• [Problem details] Scan the entries below for the word "setup" and copy every line in which it occurs.

• [Dataset entries]
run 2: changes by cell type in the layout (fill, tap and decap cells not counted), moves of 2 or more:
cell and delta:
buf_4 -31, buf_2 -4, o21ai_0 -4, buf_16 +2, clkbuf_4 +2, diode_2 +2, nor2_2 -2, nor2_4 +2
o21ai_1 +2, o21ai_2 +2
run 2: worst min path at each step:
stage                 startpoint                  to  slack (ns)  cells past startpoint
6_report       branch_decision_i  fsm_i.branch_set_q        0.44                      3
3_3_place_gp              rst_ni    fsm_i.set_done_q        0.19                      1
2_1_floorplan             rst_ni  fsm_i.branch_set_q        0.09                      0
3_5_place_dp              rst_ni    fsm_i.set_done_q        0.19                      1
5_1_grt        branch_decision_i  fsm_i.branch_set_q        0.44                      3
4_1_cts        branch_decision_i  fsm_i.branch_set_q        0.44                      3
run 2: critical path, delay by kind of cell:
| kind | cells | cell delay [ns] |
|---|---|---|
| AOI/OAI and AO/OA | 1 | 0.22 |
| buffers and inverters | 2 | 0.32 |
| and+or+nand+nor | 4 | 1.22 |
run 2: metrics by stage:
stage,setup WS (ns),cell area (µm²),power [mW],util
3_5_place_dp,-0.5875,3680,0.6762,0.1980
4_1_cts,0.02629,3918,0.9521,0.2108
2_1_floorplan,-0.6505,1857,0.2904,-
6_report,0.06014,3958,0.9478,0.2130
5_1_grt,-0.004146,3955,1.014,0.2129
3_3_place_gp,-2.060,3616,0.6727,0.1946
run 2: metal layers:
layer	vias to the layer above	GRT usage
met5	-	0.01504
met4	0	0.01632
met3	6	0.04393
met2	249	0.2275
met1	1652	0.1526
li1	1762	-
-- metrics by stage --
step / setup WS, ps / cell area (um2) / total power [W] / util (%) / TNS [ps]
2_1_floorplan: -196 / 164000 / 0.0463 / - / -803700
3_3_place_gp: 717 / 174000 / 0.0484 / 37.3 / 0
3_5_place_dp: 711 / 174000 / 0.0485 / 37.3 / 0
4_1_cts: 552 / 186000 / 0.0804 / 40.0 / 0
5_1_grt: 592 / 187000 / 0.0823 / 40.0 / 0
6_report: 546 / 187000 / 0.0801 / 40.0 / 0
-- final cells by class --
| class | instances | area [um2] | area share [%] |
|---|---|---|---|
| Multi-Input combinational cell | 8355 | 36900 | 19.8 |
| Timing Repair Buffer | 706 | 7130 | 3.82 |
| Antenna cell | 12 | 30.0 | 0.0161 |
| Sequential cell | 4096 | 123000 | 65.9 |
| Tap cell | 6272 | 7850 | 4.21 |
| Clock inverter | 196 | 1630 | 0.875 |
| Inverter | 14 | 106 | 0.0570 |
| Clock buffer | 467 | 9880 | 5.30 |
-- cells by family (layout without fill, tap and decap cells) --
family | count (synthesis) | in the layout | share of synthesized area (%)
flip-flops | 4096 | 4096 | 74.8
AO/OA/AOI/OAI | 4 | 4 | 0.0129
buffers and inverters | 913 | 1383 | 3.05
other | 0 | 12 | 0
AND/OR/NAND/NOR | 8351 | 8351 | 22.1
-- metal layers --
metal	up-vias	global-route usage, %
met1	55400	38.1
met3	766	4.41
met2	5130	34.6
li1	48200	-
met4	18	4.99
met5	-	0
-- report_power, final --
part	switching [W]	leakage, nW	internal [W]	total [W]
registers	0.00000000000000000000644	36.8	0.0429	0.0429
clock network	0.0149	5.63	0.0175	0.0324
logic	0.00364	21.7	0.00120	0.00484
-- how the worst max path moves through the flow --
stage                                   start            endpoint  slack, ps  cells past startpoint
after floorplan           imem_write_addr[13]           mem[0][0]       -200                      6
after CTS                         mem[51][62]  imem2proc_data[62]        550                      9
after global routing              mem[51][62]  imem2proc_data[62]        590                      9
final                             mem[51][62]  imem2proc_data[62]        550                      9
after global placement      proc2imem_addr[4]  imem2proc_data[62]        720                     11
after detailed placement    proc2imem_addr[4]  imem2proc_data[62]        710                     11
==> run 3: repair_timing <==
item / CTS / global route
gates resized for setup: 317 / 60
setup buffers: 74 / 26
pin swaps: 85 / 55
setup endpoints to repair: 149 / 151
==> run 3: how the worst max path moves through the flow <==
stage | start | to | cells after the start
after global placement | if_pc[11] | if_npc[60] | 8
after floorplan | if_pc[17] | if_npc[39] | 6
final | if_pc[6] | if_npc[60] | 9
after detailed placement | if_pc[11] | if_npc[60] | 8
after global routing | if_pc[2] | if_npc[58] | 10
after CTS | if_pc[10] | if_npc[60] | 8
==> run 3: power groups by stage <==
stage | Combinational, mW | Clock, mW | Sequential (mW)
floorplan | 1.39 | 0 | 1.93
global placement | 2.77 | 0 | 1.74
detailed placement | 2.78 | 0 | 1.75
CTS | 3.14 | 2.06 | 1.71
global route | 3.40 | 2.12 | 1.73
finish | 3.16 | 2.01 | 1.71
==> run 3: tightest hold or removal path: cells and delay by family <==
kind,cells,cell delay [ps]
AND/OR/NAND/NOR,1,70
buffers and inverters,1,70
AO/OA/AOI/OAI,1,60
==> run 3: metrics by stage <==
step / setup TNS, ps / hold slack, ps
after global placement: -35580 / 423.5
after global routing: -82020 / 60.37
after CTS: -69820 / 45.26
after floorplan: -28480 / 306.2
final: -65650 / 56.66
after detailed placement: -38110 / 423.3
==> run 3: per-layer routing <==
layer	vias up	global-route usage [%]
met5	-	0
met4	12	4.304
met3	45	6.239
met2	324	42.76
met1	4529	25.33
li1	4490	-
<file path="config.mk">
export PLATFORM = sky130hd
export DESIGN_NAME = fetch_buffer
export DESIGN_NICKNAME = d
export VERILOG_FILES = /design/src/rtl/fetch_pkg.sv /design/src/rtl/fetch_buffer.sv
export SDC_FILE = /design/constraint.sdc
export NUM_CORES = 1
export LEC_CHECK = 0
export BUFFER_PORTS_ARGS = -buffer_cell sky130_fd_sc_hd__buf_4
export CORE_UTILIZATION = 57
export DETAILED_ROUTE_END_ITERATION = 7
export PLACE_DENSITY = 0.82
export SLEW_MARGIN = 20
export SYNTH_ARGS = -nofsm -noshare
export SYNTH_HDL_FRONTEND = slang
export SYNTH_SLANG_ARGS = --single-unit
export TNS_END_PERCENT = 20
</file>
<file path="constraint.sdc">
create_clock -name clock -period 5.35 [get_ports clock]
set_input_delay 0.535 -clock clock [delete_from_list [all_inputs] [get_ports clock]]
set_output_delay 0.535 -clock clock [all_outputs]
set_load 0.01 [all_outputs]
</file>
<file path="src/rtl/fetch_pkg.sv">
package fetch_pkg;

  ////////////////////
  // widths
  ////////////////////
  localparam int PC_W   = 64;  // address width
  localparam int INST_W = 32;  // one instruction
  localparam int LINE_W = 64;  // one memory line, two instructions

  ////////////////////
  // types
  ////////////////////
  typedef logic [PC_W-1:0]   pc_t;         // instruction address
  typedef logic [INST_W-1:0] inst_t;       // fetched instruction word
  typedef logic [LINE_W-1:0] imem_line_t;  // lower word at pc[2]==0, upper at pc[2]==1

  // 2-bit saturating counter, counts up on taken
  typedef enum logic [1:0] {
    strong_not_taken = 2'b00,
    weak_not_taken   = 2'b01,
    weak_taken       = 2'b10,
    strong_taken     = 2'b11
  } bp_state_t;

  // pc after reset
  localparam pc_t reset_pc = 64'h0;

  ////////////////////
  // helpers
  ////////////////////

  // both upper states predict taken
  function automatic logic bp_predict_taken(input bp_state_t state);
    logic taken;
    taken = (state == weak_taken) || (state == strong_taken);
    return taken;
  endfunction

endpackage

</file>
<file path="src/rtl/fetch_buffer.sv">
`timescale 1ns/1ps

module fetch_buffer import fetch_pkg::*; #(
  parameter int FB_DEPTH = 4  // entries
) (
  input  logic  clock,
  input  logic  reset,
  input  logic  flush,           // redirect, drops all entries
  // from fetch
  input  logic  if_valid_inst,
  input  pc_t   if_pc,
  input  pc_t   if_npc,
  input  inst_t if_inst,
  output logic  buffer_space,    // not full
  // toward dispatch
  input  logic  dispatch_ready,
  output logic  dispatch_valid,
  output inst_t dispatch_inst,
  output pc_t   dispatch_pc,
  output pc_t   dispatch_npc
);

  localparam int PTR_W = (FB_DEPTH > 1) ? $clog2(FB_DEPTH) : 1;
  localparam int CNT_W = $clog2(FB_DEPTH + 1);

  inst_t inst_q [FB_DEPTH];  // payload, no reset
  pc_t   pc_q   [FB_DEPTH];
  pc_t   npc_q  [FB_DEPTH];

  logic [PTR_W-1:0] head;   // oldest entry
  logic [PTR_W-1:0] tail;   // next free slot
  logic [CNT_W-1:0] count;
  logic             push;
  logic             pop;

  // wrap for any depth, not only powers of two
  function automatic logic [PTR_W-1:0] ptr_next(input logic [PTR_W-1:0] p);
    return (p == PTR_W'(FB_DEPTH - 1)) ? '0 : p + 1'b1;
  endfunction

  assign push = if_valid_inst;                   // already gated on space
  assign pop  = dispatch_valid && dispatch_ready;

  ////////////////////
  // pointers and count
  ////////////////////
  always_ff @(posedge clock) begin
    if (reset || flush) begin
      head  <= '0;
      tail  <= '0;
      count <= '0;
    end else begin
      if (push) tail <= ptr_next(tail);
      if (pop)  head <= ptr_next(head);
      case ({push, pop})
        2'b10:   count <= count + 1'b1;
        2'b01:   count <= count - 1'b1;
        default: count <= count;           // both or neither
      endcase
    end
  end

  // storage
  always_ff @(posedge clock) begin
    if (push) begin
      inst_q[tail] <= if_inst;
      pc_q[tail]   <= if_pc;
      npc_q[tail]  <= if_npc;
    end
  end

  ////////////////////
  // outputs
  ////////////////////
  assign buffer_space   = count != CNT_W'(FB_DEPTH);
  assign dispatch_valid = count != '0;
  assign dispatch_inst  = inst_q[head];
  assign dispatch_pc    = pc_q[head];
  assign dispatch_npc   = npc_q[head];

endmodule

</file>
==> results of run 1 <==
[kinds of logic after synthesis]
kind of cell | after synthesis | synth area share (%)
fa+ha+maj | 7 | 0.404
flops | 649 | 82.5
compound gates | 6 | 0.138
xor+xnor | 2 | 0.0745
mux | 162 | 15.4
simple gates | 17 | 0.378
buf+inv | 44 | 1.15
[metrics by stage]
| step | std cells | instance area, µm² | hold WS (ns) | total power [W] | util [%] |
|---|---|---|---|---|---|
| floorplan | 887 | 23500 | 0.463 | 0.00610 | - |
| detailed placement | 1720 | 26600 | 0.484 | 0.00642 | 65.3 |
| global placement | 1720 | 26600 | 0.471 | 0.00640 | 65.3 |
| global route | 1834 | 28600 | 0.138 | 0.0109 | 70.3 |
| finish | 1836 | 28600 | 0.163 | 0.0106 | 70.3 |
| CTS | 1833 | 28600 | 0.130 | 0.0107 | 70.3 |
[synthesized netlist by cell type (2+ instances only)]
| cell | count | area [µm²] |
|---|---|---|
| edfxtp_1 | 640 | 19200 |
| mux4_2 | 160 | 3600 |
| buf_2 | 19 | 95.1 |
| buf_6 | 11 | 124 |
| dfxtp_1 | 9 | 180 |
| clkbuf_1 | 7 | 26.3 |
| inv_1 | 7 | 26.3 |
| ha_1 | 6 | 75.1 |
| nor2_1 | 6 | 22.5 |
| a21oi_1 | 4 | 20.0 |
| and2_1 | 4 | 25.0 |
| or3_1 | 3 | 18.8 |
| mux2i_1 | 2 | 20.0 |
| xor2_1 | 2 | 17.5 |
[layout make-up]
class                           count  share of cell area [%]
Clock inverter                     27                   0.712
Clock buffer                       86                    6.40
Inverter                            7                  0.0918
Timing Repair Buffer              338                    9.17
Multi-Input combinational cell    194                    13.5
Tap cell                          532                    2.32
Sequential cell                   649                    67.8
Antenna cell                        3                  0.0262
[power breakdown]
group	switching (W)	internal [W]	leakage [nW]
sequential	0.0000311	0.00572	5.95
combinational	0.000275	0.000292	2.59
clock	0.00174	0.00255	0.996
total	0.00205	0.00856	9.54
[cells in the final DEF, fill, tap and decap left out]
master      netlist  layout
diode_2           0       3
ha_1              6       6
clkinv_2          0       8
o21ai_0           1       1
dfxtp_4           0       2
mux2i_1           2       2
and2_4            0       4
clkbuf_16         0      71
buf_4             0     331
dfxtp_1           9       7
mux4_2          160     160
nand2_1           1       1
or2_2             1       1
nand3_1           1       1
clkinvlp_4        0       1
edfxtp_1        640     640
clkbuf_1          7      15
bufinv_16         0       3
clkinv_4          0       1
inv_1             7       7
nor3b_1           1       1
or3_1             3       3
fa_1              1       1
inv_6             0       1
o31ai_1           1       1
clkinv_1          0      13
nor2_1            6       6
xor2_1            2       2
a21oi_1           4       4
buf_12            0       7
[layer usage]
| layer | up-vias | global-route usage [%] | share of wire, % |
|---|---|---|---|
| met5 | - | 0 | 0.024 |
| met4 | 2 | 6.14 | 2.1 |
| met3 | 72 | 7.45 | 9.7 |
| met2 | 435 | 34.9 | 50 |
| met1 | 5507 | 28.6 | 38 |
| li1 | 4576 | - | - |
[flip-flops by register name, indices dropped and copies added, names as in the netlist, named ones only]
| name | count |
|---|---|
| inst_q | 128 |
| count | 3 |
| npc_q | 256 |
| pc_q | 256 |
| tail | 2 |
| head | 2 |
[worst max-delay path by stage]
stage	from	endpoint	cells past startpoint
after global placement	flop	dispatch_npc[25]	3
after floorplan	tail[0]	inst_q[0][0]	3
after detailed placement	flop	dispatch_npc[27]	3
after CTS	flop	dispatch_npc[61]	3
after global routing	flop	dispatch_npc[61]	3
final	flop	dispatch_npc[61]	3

• [Exercise result]
stage,setup WS (ns),cell area (µm²),power [mW],util
step / setup WS, ps / cell area (um2) / total power [W] / util (%) / TNS [ps]
gates resized for setup: 317 / 60
setup buffers: 74 / 26
setup endpoints to repair: 149 / 151
step / setup TNS, ps / hold slack, ps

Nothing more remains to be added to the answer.